Given data: Begin

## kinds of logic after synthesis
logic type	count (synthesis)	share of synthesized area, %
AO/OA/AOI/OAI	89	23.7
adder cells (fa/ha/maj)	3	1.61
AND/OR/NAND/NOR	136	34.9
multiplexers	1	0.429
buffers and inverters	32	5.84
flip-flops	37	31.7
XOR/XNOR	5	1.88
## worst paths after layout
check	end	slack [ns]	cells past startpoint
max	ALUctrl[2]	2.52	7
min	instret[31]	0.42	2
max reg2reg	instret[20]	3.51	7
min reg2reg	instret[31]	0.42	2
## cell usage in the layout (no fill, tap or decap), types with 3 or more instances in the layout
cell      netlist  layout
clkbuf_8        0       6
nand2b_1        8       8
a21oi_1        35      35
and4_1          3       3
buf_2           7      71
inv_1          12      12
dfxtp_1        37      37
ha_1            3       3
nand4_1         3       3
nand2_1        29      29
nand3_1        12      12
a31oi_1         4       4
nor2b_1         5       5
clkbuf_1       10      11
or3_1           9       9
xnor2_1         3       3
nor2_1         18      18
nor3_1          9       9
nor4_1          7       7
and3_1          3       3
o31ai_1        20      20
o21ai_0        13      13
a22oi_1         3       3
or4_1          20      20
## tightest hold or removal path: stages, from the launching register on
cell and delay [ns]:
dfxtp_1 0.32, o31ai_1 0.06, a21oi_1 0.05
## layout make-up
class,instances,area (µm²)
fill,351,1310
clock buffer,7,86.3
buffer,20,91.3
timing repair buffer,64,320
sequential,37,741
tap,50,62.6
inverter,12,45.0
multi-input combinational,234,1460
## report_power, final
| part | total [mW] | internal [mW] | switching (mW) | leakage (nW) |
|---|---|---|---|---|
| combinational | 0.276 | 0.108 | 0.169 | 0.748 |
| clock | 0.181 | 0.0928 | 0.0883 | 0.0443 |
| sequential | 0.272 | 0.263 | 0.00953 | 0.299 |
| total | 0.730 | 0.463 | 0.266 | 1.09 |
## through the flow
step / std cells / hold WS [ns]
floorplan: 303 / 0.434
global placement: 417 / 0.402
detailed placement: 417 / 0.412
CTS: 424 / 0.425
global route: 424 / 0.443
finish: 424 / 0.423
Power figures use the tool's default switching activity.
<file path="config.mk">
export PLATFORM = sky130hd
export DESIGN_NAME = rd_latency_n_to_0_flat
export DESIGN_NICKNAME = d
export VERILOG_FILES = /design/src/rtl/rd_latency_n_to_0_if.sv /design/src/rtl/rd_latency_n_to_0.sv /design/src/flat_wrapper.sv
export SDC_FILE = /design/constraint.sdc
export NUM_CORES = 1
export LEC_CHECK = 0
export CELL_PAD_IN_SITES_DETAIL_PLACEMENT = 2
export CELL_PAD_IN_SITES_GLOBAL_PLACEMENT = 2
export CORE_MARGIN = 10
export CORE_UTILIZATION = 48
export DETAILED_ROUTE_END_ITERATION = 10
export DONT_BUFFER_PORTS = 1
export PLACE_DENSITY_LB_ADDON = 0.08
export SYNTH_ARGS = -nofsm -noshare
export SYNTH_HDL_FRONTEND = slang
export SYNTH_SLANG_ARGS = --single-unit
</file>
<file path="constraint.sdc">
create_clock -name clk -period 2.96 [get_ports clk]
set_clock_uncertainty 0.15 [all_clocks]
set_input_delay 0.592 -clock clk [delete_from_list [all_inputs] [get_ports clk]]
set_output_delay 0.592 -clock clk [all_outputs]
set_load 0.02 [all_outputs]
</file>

Given data: End

### Exercise prompt
Search the listing for the string "logic". Copy each line where it turns up.

### Expected answer
## kinds of logic after synthesis
logic type	count (synthesis)	share of synthesized area, %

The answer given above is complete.